This site organizes my work through four connected faces:

NeuroPhysics
The physics of cortical activity: field potentials, extracellular media, excitation/inhibition balance, sleep-wake dynamics, criticality, synchrony, and collective neural states.

NeuroComputation
The computational principles that emerge from neural systems: information flow, coarse-graining, state-dependent computation, thalamocortical control, and biological forms of representation.

NeuroDynamics
The temporal grammar of neural systems: oscillations, transients, waves, avalanches, spindles, K-complexes, seizures, and transitions between functional states.

NeuroAI
The attempt to bring these principles into artificial intelligence: biologically inspired architectures, physical computation, compositional systems, and models that learn through dynamics rather than only through weight updates.

These are not four separate fields. They are four views of the same problem: how matter, dynamics, and organization give rise to computation.

What this site is (and is not)

This website is not meant to be only a CV. It is a map of an intellectual program.
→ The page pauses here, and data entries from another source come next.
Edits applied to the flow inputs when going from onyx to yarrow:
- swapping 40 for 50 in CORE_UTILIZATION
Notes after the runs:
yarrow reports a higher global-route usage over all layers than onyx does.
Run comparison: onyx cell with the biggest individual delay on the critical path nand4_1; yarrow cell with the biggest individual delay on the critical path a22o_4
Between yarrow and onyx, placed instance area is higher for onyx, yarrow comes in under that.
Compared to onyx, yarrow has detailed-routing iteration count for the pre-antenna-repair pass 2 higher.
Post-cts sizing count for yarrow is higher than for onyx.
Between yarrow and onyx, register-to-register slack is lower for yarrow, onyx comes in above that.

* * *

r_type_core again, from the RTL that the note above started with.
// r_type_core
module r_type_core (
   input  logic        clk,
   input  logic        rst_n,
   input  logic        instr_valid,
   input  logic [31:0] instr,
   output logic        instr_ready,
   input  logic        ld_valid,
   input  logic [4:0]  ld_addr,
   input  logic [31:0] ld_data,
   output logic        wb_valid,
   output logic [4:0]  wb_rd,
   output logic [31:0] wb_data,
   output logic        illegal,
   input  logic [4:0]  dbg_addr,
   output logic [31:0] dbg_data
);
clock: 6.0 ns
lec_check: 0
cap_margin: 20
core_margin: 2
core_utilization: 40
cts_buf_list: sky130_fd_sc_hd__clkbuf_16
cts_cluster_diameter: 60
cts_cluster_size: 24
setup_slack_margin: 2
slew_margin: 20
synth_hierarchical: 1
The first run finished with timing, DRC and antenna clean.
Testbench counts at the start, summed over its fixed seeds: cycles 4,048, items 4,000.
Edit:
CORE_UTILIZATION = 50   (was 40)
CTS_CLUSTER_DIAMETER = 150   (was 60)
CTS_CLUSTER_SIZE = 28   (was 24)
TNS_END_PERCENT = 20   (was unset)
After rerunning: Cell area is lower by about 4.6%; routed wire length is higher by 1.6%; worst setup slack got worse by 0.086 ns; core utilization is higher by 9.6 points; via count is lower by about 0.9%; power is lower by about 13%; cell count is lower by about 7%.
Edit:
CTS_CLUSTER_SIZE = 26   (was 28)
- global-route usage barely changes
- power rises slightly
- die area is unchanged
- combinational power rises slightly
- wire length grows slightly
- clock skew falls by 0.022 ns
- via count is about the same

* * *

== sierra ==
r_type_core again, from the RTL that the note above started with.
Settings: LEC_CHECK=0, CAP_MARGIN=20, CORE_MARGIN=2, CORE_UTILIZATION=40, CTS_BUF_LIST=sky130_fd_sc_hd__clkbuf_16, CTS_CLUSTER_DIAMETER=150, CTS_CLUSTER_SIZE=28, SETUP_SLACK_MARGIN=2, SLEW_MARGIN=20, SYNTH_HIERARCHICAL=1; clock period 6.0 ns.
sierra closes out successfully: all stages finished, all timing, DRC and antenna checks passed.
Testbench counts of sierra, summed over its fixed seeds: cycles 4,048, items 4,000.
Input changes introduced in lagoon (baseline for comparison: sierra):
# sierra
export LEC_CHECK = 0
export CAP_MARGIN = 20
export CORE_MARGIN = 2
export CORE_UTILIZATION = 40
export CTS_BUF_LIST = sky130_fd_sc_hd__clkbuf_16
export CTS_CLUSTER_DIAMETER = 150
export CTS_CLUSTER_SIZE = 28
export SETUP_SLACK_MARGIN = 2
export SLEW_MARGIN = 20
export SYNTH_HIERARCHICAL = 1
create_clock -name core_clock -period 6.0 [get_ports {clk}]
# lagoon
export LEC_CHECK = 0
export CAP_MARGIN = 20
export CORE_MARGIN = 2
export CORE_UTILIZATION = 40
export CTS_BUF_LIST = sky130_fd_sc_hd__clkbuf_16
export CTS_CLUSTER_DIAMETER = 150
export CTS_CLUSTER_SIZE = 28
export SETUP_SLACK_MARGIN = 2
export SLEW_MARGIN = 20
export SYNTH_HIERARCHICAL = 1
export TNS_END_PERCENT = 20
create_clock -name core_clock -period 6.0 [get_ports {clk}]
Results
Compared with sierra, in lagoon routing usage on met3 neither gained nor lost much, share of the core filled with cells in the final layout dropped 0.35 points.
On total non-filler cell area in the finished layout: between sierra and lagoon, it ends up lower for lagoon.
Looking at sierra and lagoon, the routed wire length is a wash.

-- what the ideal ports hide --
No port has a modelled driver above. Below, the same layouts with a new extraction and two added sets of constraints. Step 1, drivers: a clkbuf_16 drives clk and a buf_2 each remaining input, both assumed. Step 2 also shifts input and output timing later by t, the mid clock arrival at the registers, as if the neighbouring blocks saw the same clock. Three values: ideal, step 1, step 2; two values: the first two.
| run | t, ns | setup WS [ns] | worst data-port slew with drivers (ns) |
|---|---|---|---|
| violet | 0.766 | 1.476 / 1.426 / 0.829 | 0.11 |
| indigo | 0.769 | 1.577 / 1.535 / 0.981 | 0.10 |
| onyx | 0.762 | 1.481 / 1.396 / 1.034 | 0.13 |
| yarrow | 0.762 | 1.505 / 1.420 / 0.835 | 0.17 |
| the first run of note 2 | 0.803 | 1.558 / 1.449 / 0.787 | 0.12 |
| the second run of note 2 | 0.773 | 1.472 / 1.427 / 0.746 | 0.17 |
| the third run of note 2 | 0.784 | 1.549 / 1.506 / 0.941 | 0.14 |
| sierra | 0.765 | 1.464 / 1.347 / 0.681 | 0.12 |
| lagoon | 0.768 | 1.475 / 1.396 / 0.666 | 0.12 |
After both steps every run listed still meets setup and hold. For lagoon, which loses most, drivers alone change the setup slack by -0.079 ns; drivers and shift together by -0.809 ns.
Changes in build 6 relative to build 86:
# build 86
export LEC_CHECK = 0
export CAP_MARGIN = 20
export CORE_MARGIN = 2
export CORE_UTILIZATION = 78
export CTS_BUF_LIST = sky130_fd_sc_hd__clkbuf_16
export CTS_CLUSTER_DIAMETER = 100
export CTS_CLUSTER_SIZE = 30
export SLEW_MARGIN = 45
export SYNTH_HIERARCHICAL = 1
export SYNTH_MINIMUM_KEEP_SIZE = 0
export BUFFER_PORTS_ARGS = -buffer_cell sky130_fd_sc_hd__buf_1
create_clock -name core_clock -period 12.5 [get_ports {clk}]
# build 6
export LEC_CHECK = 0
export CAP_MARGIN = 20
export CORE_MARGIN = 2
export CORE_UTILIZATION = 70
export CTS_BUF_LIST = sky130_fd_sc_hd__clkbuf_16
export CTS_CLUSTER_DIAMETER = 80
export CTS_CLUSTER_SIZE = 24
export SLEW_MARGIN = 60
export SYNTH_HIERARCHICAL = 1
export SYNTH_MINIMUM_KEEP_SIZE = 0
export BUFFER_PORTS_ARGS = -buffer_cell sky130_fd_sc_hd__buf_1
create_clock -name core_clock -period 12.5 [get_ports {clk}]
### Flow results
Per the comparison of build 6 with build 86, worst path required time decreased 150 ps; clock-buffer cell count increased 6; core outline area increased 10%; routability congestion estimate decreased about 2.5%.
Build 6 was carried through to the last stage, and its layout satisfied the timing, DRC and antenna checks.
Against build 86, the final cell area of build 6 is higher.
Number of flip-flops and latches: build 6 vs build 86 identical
From an optimization exercise on the open Yosys and OpenROAD flow, aimed at small area, a short achievable clock period and few clock cycles per item; shortcuts taken in it are not production practice. RTL that was checked went through simulation tests only; none was proved equivalent to the original. Only the layout flow was run in run 2; the RTL was not checked for function there.

## flow/design.v (module list and top-level ports; edited modules follow where they fit)
// module les_fa: 10 lines
// module les_ha: 9 lines
// module les_mul_cs: 1691 lines
// module les_mul_sum: 17 lines
// module les_ramp_div: 23 lines
// module lorenz_euler_stepper: 284 lines
module lorenz_euler_stepper (
    input  wire logic                   i_clk,
    input  wire logic                   i_rst_n,
    input  wire logic                   i_cfg_we,
    input  wire logic [les_pkg::INDEX_WIDTH-1:0] i_cfg_index,
    input  wire logic [les_pkg::CFG_WIDTH-1:0]   i_cfg_data,
    input  wire logic                   i_in_valid,
    output logic                        o_in_ready,
    input  wire logic                   i_restart,
    output logic                        o_out_valid,
    input  wire logic                   i_out_ready,
    output logic [31:0]                 o_x_pos,
    output logic [31:0]                 o_y_pos,
    output logic [31:0]                 o_z_pos,
    output logic [31:0]                 o_w_out,
    output logic [7:0]                  o_red,
    output logic [7:0]                  o_green,
    output logic [7:0]                  o_blue,
    output logic [19:0]                 o_step_index,
    output logic                        o_last_step
);
  // ...
==> flow/run.sh <==
#!/bin/bash
# synth_recipe.tcl (not shown) runs the flow's synth.tcl, then flattens the netlist and writes it again
# the make line also repeats each setting of config.mk as NAME=value (left out here)
make -C /OpenROAD-flow-scripts/flow DESIGN_CONFIG=/design/flow/config.mk WORK_HOME=/design/flow/orfs CLKGATE_MAP_FILE= SYNTH_SCRIPT=/design/flow/synth_recipe.tcl finish
==> flow/config.mk <==
export PLATFORM = sky130hd
export DESIGN_NAME = lorenz_euler_stepper
export DESIGN_NICKNAME = lorenz_euler_stepper
export VERILOG_FILES = /design/flow/design.v
export SDC_FILE = /design/flow/constraint.sdc
export NUM_CORES = 4
export LEC_CHECK = 0
export ABC_AREA = 1
export CAP_MARGIN = 20
export CORE_MARGIN = 2
export CORE_UTILIZATION = 40
export SLEW_MARGIN = 20
==> flow/constraint.sdc <==
create_clock -name core_clock -period 6.5 [get_ports {i_clk}]
set_input_delay 1.3000 -clock core_clock [delete_from_list [all_inputs] [get_ports {i_clk}]]
set_output_delay 1.3000 -clock core_clock [all_outputs]
set_load 0.01 [all_outputs]
==> impl_metrics.tcl, run 1 <==
set metrics [dict create \
    outcome "complete, no violations" \
    final-seq-area_um2 12980 \
    fin_tns_setup_ns 0 \
    clkCellAreaFrac_pct 3.577 \
    synth_xor_area_share_pct 11.03 \
    grtUsageMet3_pct 7.093 \
    synthAdderAreaFrac_pct 21.56 \
    synth_top_family_by_area "adder cells" \
    cts_tree "done" \
    reg2reg_to "r_csc" \
    tapCellCount 1794 \
    wl_per_cell_um 24.90 \
    fillers 13285 \
    top_layer "met5" \
    hold_buffers 0 \
    clk_pin_slew_ns 0.06 \
    cp_max_fo 15 \
    synth_flop_cell "dfxtp_1" \
    synth.area.top_cells "fa_1 15%, dfxtp_1 12%, edfxtp_1 11%" \
    gr-total-overflow 0 \
    syn_nets 7976 \
    r2r-start "r_ph[3]" \
    skew_ns 0.04498 \
    drtAntennaViolNets 0 \
    start_util_pct 40.34 \
    use_met2_pct 50.68 \
    multiInputCombCellCount 5229 \
    inverters 996 \
    worst_skew_pair.late_latency_ns 0.72 \
    area_delta_synth_final_pct 22.37 \
    gp_routability_congestion 1.017 \
]
Testbench counts, summed over its fixed seeds: cycles 13,512, items 1,920.
==> module les_mul_sum, before the edit <==
module les_mul_sum (
    input  wire logic [39:0] i_s0,
    input  wire logic [39:0] i_s1,
    input  wire logic        i_c,
    output logic [31:0]      o_r
);
    logic [39:0] q;
    logic q_unused;
    assign {q, q_unused} = {i_s0, 1'b1} + {i_s1, i_c};
    always_comb begin
        if (q[39:31] == 9'h000 || q[39:31] == 9'h1FF) begin
            o_r = q[31:0];
        end else begin
            o_r = q[39] ? les_pkg::COORD_MIN : les_pkg::COORD_MAX;
        end
    end
endmodule
==> module les_ramp_div, before the edit <==
module les_ramp_div (
    input  wire logic [17:0] i_rem,
    input  wire logic [7:0]  i_low,
    input  wire logic [17:0] i_div,
    output logic [17:0]      o_rem,
    output logic [7:0]       o_low
);
    logic [18:0] t0, t1;
    logic [19:0] d0, d1;
    logic [17:0] r0;
    logic        g0, g1;
    always_comb begin
        t0 = {i_rem, i_low[7]};
        d0 = {1'b0, t0} - {2'b00, i_div};
        g0 = !d0[19];
        r0 = g0 ? d0[17:0] : t0[17:0];
        t1 = {r0, i_low[6]};
        d1 = {1'b0, t1} - {2'b00, i_div};
        g1 = !d1[19];
        o_rem = g1 ? d1[17:0] : t1[17:0];
        o_low = {i_low[5:0], g0, g1};
    end
endmodule
This is an optimization exercise on Yosys and OpenROAD, whose aim is small area, not a production implementation. The RTL was checked by simulation tests, not by an equivalence proof against the original design. Power is estimated from default activity; no workload was simulated.

== v6 ==
==> module conv_window_gen, before the edit <==
module conv_window_gen #(
    parameter int IMG_WIDTH  = 224,
    parameter int IMG_HEIGHT = 224,
    parameter int DATA_WIDTH = 8
) (
    input  logic                    clk,
    input  logic                    reset,
    input  logic                    start,
    input  logic [DATA_WIDTH-1:0]   pixel_in,
    input  logic                    pixel_in_valid,
    output logic                    pixel_in_ready,
    output logic [9*DATA_WIDTH-1:0] window_out,
    output logic                    window_valid,
    input  logic                    window_ready,
    output logic                    frame_done,
    output logic                    busy
);
    localparam int CW = (IMG_WIDTH  > 1) ? $clog2(IMG_WIDTH)  : 1;
    localparam int RW = (IMG_HEIGHT > 1) ? $clog2(IMG_HEIGHT) : 1;
    localparam logic [CW-1:0] LAST_COL = CW'(IMG_WIDTH - 1);
    localparam logic [RW-1:0] LAST_ROW = RW'(IMG_HEIGHT - 1);
    localparam int SR_LEN = 2 * IMG_WIDTH + 2;
    typedef enum logic [1:0] {IDLE, RUN, DRAIN, DONE} state_t;
    state_t                  state_q;
    logic [CW-1:0]           col_q;
    logic [RW-1:0]           row_q;
    logic                    col_ge2_q;
    logic                    row_ge2_q;
    logic [DATA_WIDTH-1:0]   sr [SR_LEN];
    logic [9*DATA_WIDTH-1:0] window_d;
    logic [9*DATA_WIDTH-1:0] window_q;
    logic                    window_valid_q;
    logic                    acc;
    logic                    emit;
    assign pixel_in_ready = (state_q == RUN) && (!window_valid_q || window_ready);
    assign acc            = pixel_in_valid && pixel_in_ready;
    assign emit           = acc && row_ge2_q && col_ge2_q;
    assign window_out     = window_q;
    assign window_valid   = window_valid_q;
    assign frame_done     = (state_q == DONE);
    assign busy           = (state_q == RUN) || (state_q == DRAIN);
    logic idle_n_run_q;    
    logic wv_n_q;          
    logic hold;
    logic [DATA_WIDTH-1:0] sr_in [SR_LEN];
    assign hold = !pixel_in_valid || idle_n_run_q || (!wv_n_q && !window_ready);
    assign sr_in[0] = pixel_in;
    for (genvar k = 1; k < SR_LEN; k++) begin : g_sr_in
        assign sr_in[k] = sr[k-1];
    end
    always_ff @(posedge clk) begin
        for (int k = 0; k < SR_LEN; k++)
            sr[k] <= ({DATA_WIDTH{acc}} & sr_in[k]) | ({DATA_WIDTH{hold}} & sr[k]);
    end
    assign window_d = {pixel_in,                  sr[0],               sr[1],
                       sr[IMG_WIDTH-1],           sr[IMG_WIDTH],       sr[IMG_WIDTH+1],
                       sr[2*IMG_WIDTH-1],         sr[2*IMG_WIDTH],     sr[2*IMG_WIDTH+1]};
    always_ff @(posedge clk) begin
        if (reset) begin
            window_q       <= '0;
            window_valid_q <= 1'b0;
        end else if (emit) begin
            window_q       <= window_d;
            window_valid_q <= 1'b1;
        end else if (window_ready) begin
            window_valid_q <= 1'b0;
        end
    end
    always_ff @(posedge clk) begin
        if (reset) begin
            idle_n_run_q <= 1'b1;
            wv_n_q       <= 1'b1;
        end else begin
            idle_n_run_q <= !((state_q == IDLE && start) ||
                              (state_q == RUN && !(acc && col_q == LAST_COL && row_q == LAST_ROW)));
            wv_n_q       <= !(emit || (window_valid_q && !window_ready));
        end
    end
    always_ff @(posedge clk) begin
        if (reset) begin
            state_q   <= IDLE;
            col_q     <= '0;
            row_q     <= '0;
            col_ge2_q <= 1'b0;
            row_ge2_q <= 1'b0;
        end else begin
            case (state_q)
                IDLE: begin
                    col_q     <= '0;
                    row_q     <= '0;
                    col_ge2_q <= 1'b0;
                    row_ge2_q <= 1'b0;
                    if (start) begin
                        state_q <= RUN;
                    end
                end
                RUN: begin
                    if (acc) begin
                        if (col_q == LAST_COL) begin
                            col_q     <= '0;
                            col_ge2_q <= 1'b0;
                            if (row_q == LAST_ROW) begin
                                state_q <= DRAIN;
                            end else begin
                                row_q <= row_q + 1'b1;
                                if (row_q == RW'(1)) row_ge2_q <= 1'b1;
                            end
                        end else begin
                            col_q <= col_q + 1'b1;
                            if (col_q == CW'(1)) col_ge2_q <= 1'b1;
                        end
                    end
                end
                DRAIN: begin
                    if (!window_valid_q || window_ready) begin
                        state_q <= DONE;
                    end
                end
                DONE:    state_q <= IDLE;
                default: state_q <= IDLE;
            endcase
        end
    end
endmodule
==> flow/config.mk <==
export PLATFORM = sky130hd
export DESIGN_NAME = conv_window_gen
export DESIGN_NICKNAME = conv_window_gen
export VERILOG_FILES = /design/flow/design.v
export SDC_FILE = /design/flow/constraint.sdc
export NUM_CORES = 4
export LEC_CHECK = 0
export CAP_MARGIN = 20
export CORE_MARGIN = 2
export CORE_UTILIZATION = 65
export PLACE_DENSITY = 0.75
export SLEW_MARGIN = 20
==> flow/constraint.sdc <==
create_clock -name core_clock -period 6.0 [get_ports {clk}]
set_input_delay 1.2000 -clock core_clock [delete_from_list [all_inputs] [get_ports {clk}]]
set_output_delay 1.2000 -clock core_clock [all_outputs]
set_load 0.01 [all_outputs]
standard.sh (not shown) runs the stock make flow with config.mk's settings and CLKGATE_MAP_FILE= SYNTH_SCRIPT=/design/flow/synth_recipe.tcl, a recipe that flattens the netlist after the stock synthesis.
==> flow/flow/run.sh <==
#!/bin/bash
# Standard ORFS flow (the standard.sh) with a leaner clock tree: no dummy
# balancing loads, chosen clock buffer and sink clustering, and the smallest
# buffer on the ports. Full make output goes to make.log; each ORFS step keeps
# its own log under orfs/logs/.
set -euo pipefail
bash standard.sh \
  "CTS_ARGS=-sink_clustering_enable -repair_clock_nets -dont_use_dummy_load -buf_list sky130_fd_sc_hd__clkbuf_16 -sink_clustering_size 36 -sink_clustering_max_diameter 60" \
  "BUFFER_PORTS_ARGS=-buffer_cell sky130_fd_sc_hd__buf_1" \
  finish > make.log 2>&1
v6 completed every stage of the flow, and the final layout passed the timing, design-rule and antenna checks.
#### Input delta (v7 over v6)
-- flow/design.v --
<<< v6, line 40
    assign frame_done     = (state_q == DONE);
    assign busy           = (state_q == RUN) || (state_q == DRAIN);
    logic idle_n_run_q;    
    logic wv_n_q;          
    logic hold;
    logic [DATA_WIDTH-1:0] sr_in [SR_LEN];
    assign hold = !pixel_in_valid || idle_n_run_q || (!wv_n_q && !window_ready);
    assign sr_in[0] = pixel_in;
    for (genvar k = 1; k < SR_LEN; k++) begin : g_sr_in
        assign sr_in[k] = sr[k-1];
    end
    always_ff @(posedge clk) begin
        for (int k = 0; k < SR_LEN; k++)
            sr[k] <= ({DATA_WIDTH{acc}} & sr_in[k]) | ({DATA_WIDTH{hold}} & sr[k]);
    end
    assign window_d = {pixel_in,                  sr[0],               sr[1],
>>> v7, line 40
    assign frame_done     = (state_q == DONE);
    assign busy           = (state_q == RUN) || (state_q == DRAIN);
    always_ff @(posedge clk) begin
        if (acc) begin
            sr[0] <= pixel_in;
            for (int k = 1; k < SR_LEN; k++) sr[k] <= sr[k-1];
        end
    end
    assign window_d = {pixel_in,                  sr[0],               sr[1],
<<< v6, line 65
        end else if (window_ready) begin
            window_valid_q <= 1'b0;
        end
    end
    always_ff @(posedge clk) begin
        if (reset) begin
            idle_n_run_q <= 1'b1;
            wv_n_q       <= 1'b1;
        end else begin
            idle_n_run_q <= !((state_q == IDLE && start) ||
                              (state_q == RUN && !(acc && col_q == LAST_COL && row_q == LAST_ROW)));
            wv_n_q       <= !(emit || (window_valid_q && !window_ready));
        end
    end
>>> v7, line 58
        end else if (window_ready) begin
            window_valid_q <= 1'b0;
        end
    end
[summary]
- Final layout net count: v7 vs v6 down about 46%
- The higher number of enable flip-flop cells after synthesis came out of v7.
- Diff v6 -> v7: global router's overall resource usage saw a decrease; portion of total power attributed to the clock network has decreased; buffer count excluding the clock tree in the final layout fell by about 28%.
- Going from v6 to v7, signed area change from the synthesized netlist to the final layout went up, number of sequential cells essentially unchanged, fraction of the core area covered by cells at the end of the flow rose by 2.3 points.
- On final-layout worst hold slack: between v7 and v6, it ends up lower for v7.
- The adder-cell share of the synthesized area on v7 is in line with that on v6.
- Looking at pre-CTS worst setup slack across both flows, v7 is the weaker of the two, with v6 ahead.

static timing again, ports no longer ideal:
The results above use ideal ports. As a check the final layouts listed here were re-extracted and re-timed, cells and wires unchanged.
Step 1 sets driving cells, clkbuf_16 on the clock port and buf_2 on the other inputs (assumed; they add their load-dependent delay and slew).
Step 2 moves the port delays by t, midway between the first and last clock arrival at a register: inputs arrive t later, outputs are due t later. That takes back most of the time a late clock gives input paths.
a / b / c = no drivers / after step 1 / after step 2; a / b = the first two.
| run | t (ns) | slack for setup (ns) | worst setup path after step 2 | worst register clock-pin slew, ns | worst data-port slew with drivers (ns) |
|---|---|---|---|---|---|
| v6 | 0.850 | 2.595 / 2.515 / 2.242 | input to register | 0.12 / 0.12 | 0.03 |
| v7 | 0.853 | 2.080 / 2.080 / 1.381 | input to register | 0.12 / 0.12 | 0.03 |
After both steps every run listed still meets setup and hold. For v7, which loses most, drivers alone change the setup slack by 0.000 ns; drivers and shift together by -0.699 ns.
The Paper Maze holds the discrete rooms each containing the individual papers, preprints, code companions. The Blog gives longer companion essays for specific papers. The Idea Garden collects the concepts that recur across papers and the forks that that create the network of ideas. Research holds the running argument that ties the two together. Read the full scientific path → Scientific understanding lays out my AI4Science program — building artificial systems that participate in the cycle of discovery. The Open Science section reflects my interest in shared scientific infrastructure, including data standards, reproducibility, and the organization of open research communities.

The metaphor of a maze is intentional. Scientific work rarely develops as a straight line. Ideas fork, return, recombine, and sometimes only become clear after several papers have circled the same problem from different directions. This site is an attempt to make those paths visible.